Our reliability on WAEC is one of the greatest weaknesses of our country today in maintaining a highly structured and fair educational system. Students manage to squeeze out of their ability to sustain themselves and pay for  entry into this external examinations, they spend their valuable time and additional amount of money in preparing themselves to go for the exams and at the end their results from the external exams will be ceased with no exact evidence or reasons. There is no mechanism to make sure that students who have their results ceased are given the chance to defend these results and at the end of everything what happens is that students become frustrated and out of option in choosing their path of life. This frustration has amounted to a huge amount of discouraged and highly disgruntled youths roaming about the streets with no job, no hope and this really put the future our country at stake. WAEC should be one of those factors to give high considerations to if we want to restore the educational system of our beloved Sierra Leone to a more world standard one. Exams are conducted with a high malpractice tendency, less external exams austerity measures and above all innocent students are mixed with the guilty ones when it comes to ceasing results in the name of Exams malpractice reasons.
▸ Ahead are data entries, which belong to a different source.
<file path="flow/design.v">
module alu (
    input MUX_alu1, MUX_alu2,  
    input [1:0] FUNC_alu,  
    input [15:0] src1_reg, src2_reg,  
    input [9:0] imm,  
    output reg EQ,  
    output reg [15:0] alu_out  
);
wire [15:0] se_imm, ls_imm;
wire [15:0] SRC1, SRC2;
assign se_imm = {{9{imm[6]}}, imm[6:0]};  
assign ls_imm = imm << 6;  
assign SRC1 = MUX_alu1 ? ls_imm : src1_reg;  
assign SRC2 = MUX_alu2 ? se_imm : src2_reg;  
always @(*) 
begin
    alu_out = 16'h0000;
    EQ = (SRC1 == SRC2);
    case (FUNC_alu) 
        2'b00:  
        begin
            alu_out = SRC1 + SRC2;
        end
        2'b01:  
        begin
            alu_out = ~(SRC1 & SRC2);
        end
        2'b10:  
        begin
            alu_out = SRC1;
        end
        2'b11:  
        begin 
            alu_out = 16'b0;
        end
        default:  
        begin
            alu_out = 16'b0;
        end
    endcase
end
endmodule
</file>
<file path="flow/run.sh">
#!/bin/bash
# OpenROAD 26Q1-2900-gdf79404cd8, Yosys 0.63+post, stock flow scripts
make -C /OpenROAD-flow-scripts/flow DESIGN_CONFIG=/design/flow/config.mk WORK_HOME=/design/flow/orfs finish
</file>
<file path="flow/config.mk">
export PLATFORM = sky130hd
export DESIGN_NAME = alu
export DESIGN_NICKNAME = alu
export VERILOG_FILES = /design/flow/design.v
export SDC_FILE = /design/flow/constraint.sdc
export NUM_CORES = 4
export LEC_CHECK = 1
export CORE_AREA = 10 10 109 109
export DIE_AREA = 0 0 119 119
</file>
<file path="flow/constraint.sdc">
current_design alu

set clk_period 8.1
set clk_io_pct 0.2

create_clock -name clk0 -period $clk_period

set non_clock_inputs [all_inputs -no_clocks]
set_input_delay [expr $clk_period * $clk_io_pct] -clock clk0 $non_clock_inputs
set_output_delay [expr $clk_period * $clk_io_pct] -clock clk0 [all_outputs]
</file>
==> results.toml <==
# implementation run metrics
[outcome]
status = "finished clean"

[synthesis]
yosysWarnings = 1
ys_cells = 211
syn_avg_cell_area_um2 = 6.979
synth.distinct_cells = 44
syn-cell-area_um2 = 1473
ys_chip_area_um2 = 1473
synth_seq_share_pct = 0
syn-instance-count = 211

[final_timing]
slew_violations = 0
period_needed_ns = 6.931
rsz0062_at_grt = "no"
finalHoldViolCount = 0
setup_viol = 0
layout_setup_ws_ns = 1.169
fin_tns_setup_ns = 0
relSlewSlack_pct = 46.59
tightest_slew_ns = 0.7996
max_freq_mhz = 144.3
fin_crit_sh_pct = 85.57
hold_ws_ns = 4.419

[detailed_routing]
wl_per_cell_um = 15.53
antenna_cells = 0
drtAntennaViolNets = 0
drc = 0
drt_iter0_drc = 69
vias = 1694
firstDrtPassIters = 4
wirelength_um = 6058
via_per_inst = 4.344

[clock_network]
post_cts_resized = 0
hold_buffers = 0
post_cts_buffers = 0

[place]
numPortBuffers = 63
dpl.hpwl_um = 5002
dp_cells = 390
dp_slack_ns = 1.191
routabilityCongestion = 0.9086

[pwr]
ir_drop_mv = 0.01610
leakage_nw = 0.8074
power.density_nw_per_um2 = 79.06

[setup_path]
path_class = "in -> out"
cp.arrival_ns = 5.31
crit_fanout = 17
startpoint_type = "input port"
crit_path_end_kind = "primary output"
cp.required_ns = 6.48

[global_routing]
grt_overflow_total = 0
grt_usage_pct = 8.309
grt_first_pass_wirelength_um = 9749
grt_pass1_vias = 1765
grt_max_degree = 18
antenna_found_initial = 0

[run]
drv_cap = 0
warnings = 33

[die]
fp.dieW_um = 119
die_y_um = 119
core_area_um2 = 9639
fp_util_pct = 15.28
row_count = 36
io_pins = 63
die_area_um2 = 14160

[layout]
regArea_um2 = 0
clkbuf_count = 0
stdcell_count = 390
num-fill-cells = 1109
drive_above_1_share_pct = 10.51
flops = 0
syn2layout_area_growth_pct = 48.68
final_core_util_pct = 22.72

[hold_path]
hold_class = "in -> out"
-- synthesized netlist by cell type (2+ instances only) --
cell	instances	area [um2]
a21oi_1	21	105.1
o21ai_0	21	105.1
ha_1	17	212.7
mux2_2	16	180.2
nand2_1	14	52.55
nor2_1	14	52.55
inv_1	13	48.80
nor2b_1	8	50.05
xnor2_1	8	70.07
clkbuf_1	7	26.28
o221ai_1	7	61.31
buf_2	6	30.03
o22ai_1	5	31.28
a211oi_1	4	30.03
nor4_1	4	25.02
xor2_1	4	35.03
a21o_1	3	22.52
a21oi_2	3	26.28
nand2b_1	3	18.77
nand3_1	3	15.01
nand4_1	3	18.77
buf_4	2	15.01
nor3_1	2	10.01
o2111ai_1	2	17.52
o21a_1	2	15.01
-- path summary, 6_finish.rpt --
| check | start | to | cells after the start | slack, ns |
|---|---|---|---|---|
| worst max-delay path | MUX_alu2 | alu_out[14] | 11 | 1.17 |
| worst min-delay path | src1_reg[4] | alu_out[4] | 5 | 4.42 |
How can a body with such a disorganized system be given the responsibility to oversee the conduct of our country’s most important exams in the educational system.
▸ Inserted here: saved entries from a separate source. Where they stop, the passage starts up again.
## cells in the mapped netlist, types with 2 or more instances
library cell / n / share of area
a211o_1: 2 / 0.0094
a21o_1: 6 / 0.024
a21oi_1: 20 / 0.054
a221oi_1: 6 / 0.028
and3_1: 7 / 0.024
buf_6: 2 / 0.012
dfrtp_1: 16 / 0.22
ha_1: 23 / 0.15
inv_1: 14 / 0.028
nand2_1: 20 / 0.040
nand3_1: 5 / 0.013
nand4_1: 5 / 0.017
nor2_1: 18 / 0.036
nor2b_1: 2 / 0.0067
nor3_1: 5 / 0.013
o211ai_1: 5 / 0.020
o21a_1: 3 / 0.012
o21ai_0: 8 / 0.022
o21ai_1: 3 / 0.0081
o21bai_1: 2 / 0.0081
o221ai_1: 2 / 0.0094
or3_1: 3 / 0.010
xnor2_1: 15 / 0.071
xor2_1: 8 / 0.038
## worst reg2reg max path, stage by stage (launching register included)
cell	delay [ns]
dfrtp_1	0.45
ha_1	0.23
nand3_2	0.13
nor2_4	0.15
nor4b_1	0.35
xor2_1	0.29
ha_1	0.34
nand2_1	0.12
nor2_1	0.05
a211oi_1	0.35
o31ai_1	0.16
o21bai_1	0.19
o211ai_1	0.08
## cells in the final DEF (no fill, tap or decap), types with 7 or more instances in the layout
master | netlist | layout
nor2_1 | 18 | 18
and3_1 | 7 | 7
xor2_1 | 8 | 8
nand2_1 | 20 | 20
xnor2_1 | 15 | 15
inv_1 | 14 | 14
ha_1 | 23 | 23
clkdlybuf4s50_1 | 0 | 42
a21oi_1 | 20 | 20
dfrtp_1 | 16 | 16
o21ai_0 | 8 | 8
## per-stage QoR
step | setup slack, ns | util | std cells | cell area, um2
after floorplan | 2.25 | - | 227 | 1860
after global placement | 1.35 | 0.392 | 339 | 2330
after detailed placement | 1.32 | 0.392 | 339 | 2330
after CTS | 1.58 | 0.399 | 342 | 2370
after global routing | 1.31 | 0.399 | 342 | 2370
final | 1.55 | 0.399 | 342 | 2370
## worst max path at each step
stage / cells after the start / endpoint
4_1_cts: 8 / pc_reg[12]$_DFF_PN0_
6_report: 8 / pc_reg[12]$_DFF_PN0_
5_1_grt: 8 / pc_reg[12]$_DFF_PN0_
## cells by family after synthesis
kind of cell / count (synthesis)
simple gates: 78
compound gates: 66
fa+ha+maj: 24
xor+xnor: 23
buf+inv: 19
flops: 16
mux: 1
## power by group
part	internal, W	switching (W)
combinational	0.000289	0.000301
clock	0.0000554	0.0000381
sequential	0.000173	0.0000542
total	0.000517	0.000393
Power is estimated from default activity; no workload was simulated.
<file path="config.mk">
export PLATFORM = sky130hd
export DESIGN_NAME = lcd_driver
export DESIGN_NICKNAME = lcd_driver
export VERILOG_FILES = /design/flow/design.v
export SDC_FILE = /design/flow/constraint.sdc
export NUM_CORES = 4
export LEC_CHECK = 1
export CORE_AREA = 10 10 102 102
export DIE_AREA = 0 0 112 112
</file>
<file path="constraint.sdc">
current_design lcd_driver

set clk_period 2.2
set clk_io_pct 0.2

create_clock -name clk0 -period $clk_period [get_ports {clk}]

set non_clock_inputs [all_inputs -no_clocks]
set_input_delay [expr $clk_period * $clk_io_pct] -clock clk0 $non_clock_inputs
set_output_delay [expr $clk_period * $clk_io_pct] -clock clk0 [all_outputs]
</file>
<file path="design.v">
module lcd_driver (dataa, datab, result, clk, clk_en, start, reset, done, rs, rw, en, db);
	input [31:0] dataa;
	input [31:0] datab;
	input clk;
	input clk_en;
	input start;
	input reset;
	output reg [31:0] result;
	output reg done;
	output reg rs;
	output rw;
	output reg en;
	output reg[7:0] db;
	assign rw = 1'b0;
	reg [15:0] contador;
	localparam waiting = 2'b00, working = 2'b01, finish = 2'b11;
	reg [1:0] state;
	always @ (posedge clk or posedge reset) begin
		if (reset) begin
			contador <= 16'd0;
			rs       <= 1'b0;
			en       <= 1'b1;
			db       <= 8'b0;
			state    <= 1'b0;
		end else begin
			if (clk_en) begin
				case (state)
					waiting:begin
						done <= 1'b0;
						en <= 1'b1;
						if (start) begin
							state <= working;
							rs <= dataa[0];
							db <= datab[7:0];
							contador <= 16'd0;
						end else begin
							state <= waiting;
						end
					end
					working:begin  
						done <= 1'b0;
						if (contador == 16'd50_000) begin
							state <= finish;
							en    <= 1'b0;
							contador <= 16'd0;
						end else begin
							contador <= contador + 1'd1;
							state <= working;
						end
					end
					finish:begin  
						if (contador == 16'd50_000) begin
							done <= 1'b1;
							result <= 1'b1;
							state <= waiting;
							contador <= 16'd0;
							en <= 1'b0;
						end else begin
							contador <= contador + 16'd1;
						end
					end
				endcase
			end
		end
	end
endmodule
</file>
<file path="run.sh">
#!/bin/bash
# OpenROAD 26Q1-2900-gdf79404cd8, Yosys 0.63+post, stock flow scripts
make -C /OpenROAD-flow-scripts/flow DESIGN_CONFIG=/design/flow/config.mk WORK_HOME=/design/flow/orfs finish
</file>
==> impl_metrics.yaml <==
# generated from flow reports
power_and_ir_drop:
  switchingPower_uw: 227
  power_density_nw_per_um2: 524
  pwr-share-seq_pct: 49.5
  intPower_uw: 894
  clock_power_share_pct: 46.6
  p_leak_uw: 0.000955
  irDropWorstVdd_mv: 0.246
  combPwrFrac_pct: 4.0
  switching_share_pct: 20.2
logic_synthesis:
  ys_seq_share_pct: 43.6
  syn_inst: 176
  synth_area_sq_um: 1740
  synth-edff-count: 1
  top_cells_by_count: "34 x buf_4, 27 x dfrtp_1, 13 x a21oi_1"
  synthDistinctLibCells: 36
  synth.top_cell.area_share_pct: 38.8
  ys_cells: 176
  async_reset_ff_share_pct: 96.7
  ys_warn_count: 1
  yosys.stat.chipArea_sq_um: 1740
  avgSynthCellArea_sq_um: 9.89
  most_common_cell: "buf_4"
  top_area_cell: "dfrtp_1"
  flop_cell: "dfrtp_1"
  top_cells_by_area: "dfrtp_1 39%, buf_4 15%, mux2_2 6.5%, a21oi_1 3.7%, dfstp_2 3.0%"
  ys.flops: 30
critical_path:
  crit_buf_inv: 1
  cpLargestDelayFamily: "simple AND/OR/NAND/NOR gates"
  max_stage_delay_ps: 420
  reg2reg_slack_ps: 300
  r2r-start: "contador[0]"
  ff2ff_path_depth: 6
  path_cells: "ha_1 -> and3_2 -> nand4_1 -> buf_4 -> or3_1 -> a21oi_1"
  end_kind: "flip-flop"
  start_kind: "flip-flop"
  required_ps: 2410
  timing.rr.end: "contador[8]"
  worstSetupPathType: "flip-flop to flip-flop"
  cp.arrival_ps: 2110
  cpMaxStageDelayCell: "dfrtp_1"
  path_max_fanout: 6
timing:
  fmax_ghz: 0.525
  fin_ws_ps: 296
  min_period_ps: 1900
  fin_setup_tns_ps: 0
  skew_ps: 6.01
  rsz0062_at_grt: "no"
  hold_viol_final: 0
  drv_slew: 0
  period_used_pct: 86.6
  setup_viol: 0
route:
  wl_mm: 3.69
  drtIter0Drc: 49
  num_antenna_cells: 0
  dr.pass1.iters: 4
  drc: 0
  post_drt_wl_per_cell_um: 11.7
  postRouteAntennaNets: 0
  vias_per_cell: 4.09
  vias: 1287
global_route:
  grt_pass1_vias: 1265
  grt_use_total_pct: 5.63
  grt_max_degree: 22
  grt_pass1_wl_mm: 6.07
  grt_antenna_before_repair: 0
  gr-total-overflow: 0
placed_design:
  dp_hpwl_mm: 2.83
  place_congestion: 0.821
  portBuffers: 23
  pre_cts_slack_ps: 32.5
min_path:
  min_path_type: "primary input to async pin"
floorplanning:
  num_rows: 33
  die_h_um: 112
  die_w_um: 112
  ioPinCount: 112
  dieArea_sq_um: 12500
  coreArea_sq_um: 8220
  fp-utilization_pct: 21.2
clock_network:
  cts_hold_buffers: 0
  cts_tree: "yes"
  clk_pin_slew_ps: 70
  cts_buffer_depth: 2
  cts.sinks: 30
  clk-insertion-delay-late_ps: 280
  h-tree-depth: 2
  cts_made_buffers: 5
  clockRootBuffer: "clkbuf_8"
  ctsResizeCount: 0
  postCtsSetupRepairBufs: 0
status:
  status: "complete, no violations"
final_layout:
  drive_gt1_share_pct: 17.6
  n_fill_cell: 838
  area_delta_synth_final_pct: 22.8
run:
  tool_warnings: 81
  drv_cap: 0
## sequential cells by signal (all words and copies together) (netlist names)
name,cells
contador,16
db,8
state,3
done,1
en,1
rs,1
## layout make-up
| cell class | count | area (sq um) | share of cell area, % |
|---|---|---|---|
| Clock buffer | 8 | 110 | 5.15 |
| Inverter | 9 | 33.8 | 1.58 |
| Multi-Input combinational cell | 130 | 786 | 36.8 |
| Sequential cell | 30 | 758 | 35.5 |
| Tap cell | 105 | 131 | 6.15 |
| Timing Repair Buffer | 33 | 318 | 14.9 |
## layout by cell type, fill, tap and decap left out, types with 2 or more instances in the layout
cell,instances
o21ai_0,10
or3_1,6
o31ai_1,5
ha_1,2
conb_1,33
a21oi_1,13
inv_1,9
clkdlybuf4s50_1,23
buf_4,9
dfstp_2,2
nand2_1,11
nor2_1,4
clkbuf_8,8
a31oi_1,3
nand4_1,5
o22ai_1,2
or4_1,5
dfrtp_1,27
nand3_1,6
mux2_2,10
nand2b_1,2
## logic make-up after synthesis
family          Yosys count  share of synthesized area, %
compound gates           34                          11.1
xor+xnor                  1                         0.503
fa+ha+maj                 2                          1.44
buf+inv                  47                          18.0
flops                    30                          43.6
mux                      10                          6.47
other cells               2                         0.432
simple gates             50                          18.5
## per-layer routing
layer	global-route usage [%]	share of wire [%]	wire length [um]	vias up
met5	0	0	0	-
met4	0.423	0	0	0
met3	2.66	8.0	297	0
met2	8.55	47	1750	37
met1	7.48	45	1640	624
li1	-	-	-	626
## per-stage QoR
stage	util (%)	instance area, sq um	hold WS, ps	power, uW	instances
final	26.0	2140	478	1120	315
after global routing	26.0	2140	516	1160	315
after CTS	26.0	2140	488	1140	315
after detailed placement	24.7	2030	492	612	307
after global placement	24.7	2030	488	613	307
after floorplan	-	1860	454	619	207
## how the worst max path moves through the flow
stage | start | to | slack, ps | cells past startpoint
finish | contador[0] | contador[8] | 300 | 6
global route | contador[0] | contador[14] | 170 | 5
CTS | contador[0] | contador[8] | 300 | 6
## power by group through the flow
stage	Clock, uW	Combinational (uW)	Sequential (uW)
after global routing	559	51.9	554
final	522	44.3	554
after CTS	535	47.8	554
No activity file was given, so power comes from the tool's default toggle rates.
Maybe we should take WAEC as a business entity established to maximize profit; in accounting the higher the revenue, the higher the tendency to make profit and for WAEC this means the higher the failures especially in WASSCE, the higher the tendency for them to make profit. Taking in facts, the sharp and fast increase in the cost of a scratch card to access result is one good factor to evaluate whether the so called exams body WAEC is operating as a business entity or an independent fair educational system ingredient established for effective facilitating of external exams in our country. WAEC has been very instrumental in not only frustrating the educational sector of this country but it has also succeeded in creating some virus that will grow to destroy the other advantage the system has if it has to revive ever again; the question is, How long are we going to sit and watch while this single exam body destroy our most precious educational system or we are going to do something about it.

The world is really moving forward and very fast, maybe Sierra Leone should too. If we are to move forward, we must start with fixing what needs to be fixed in our educational system—creating new credible means of assessing our students.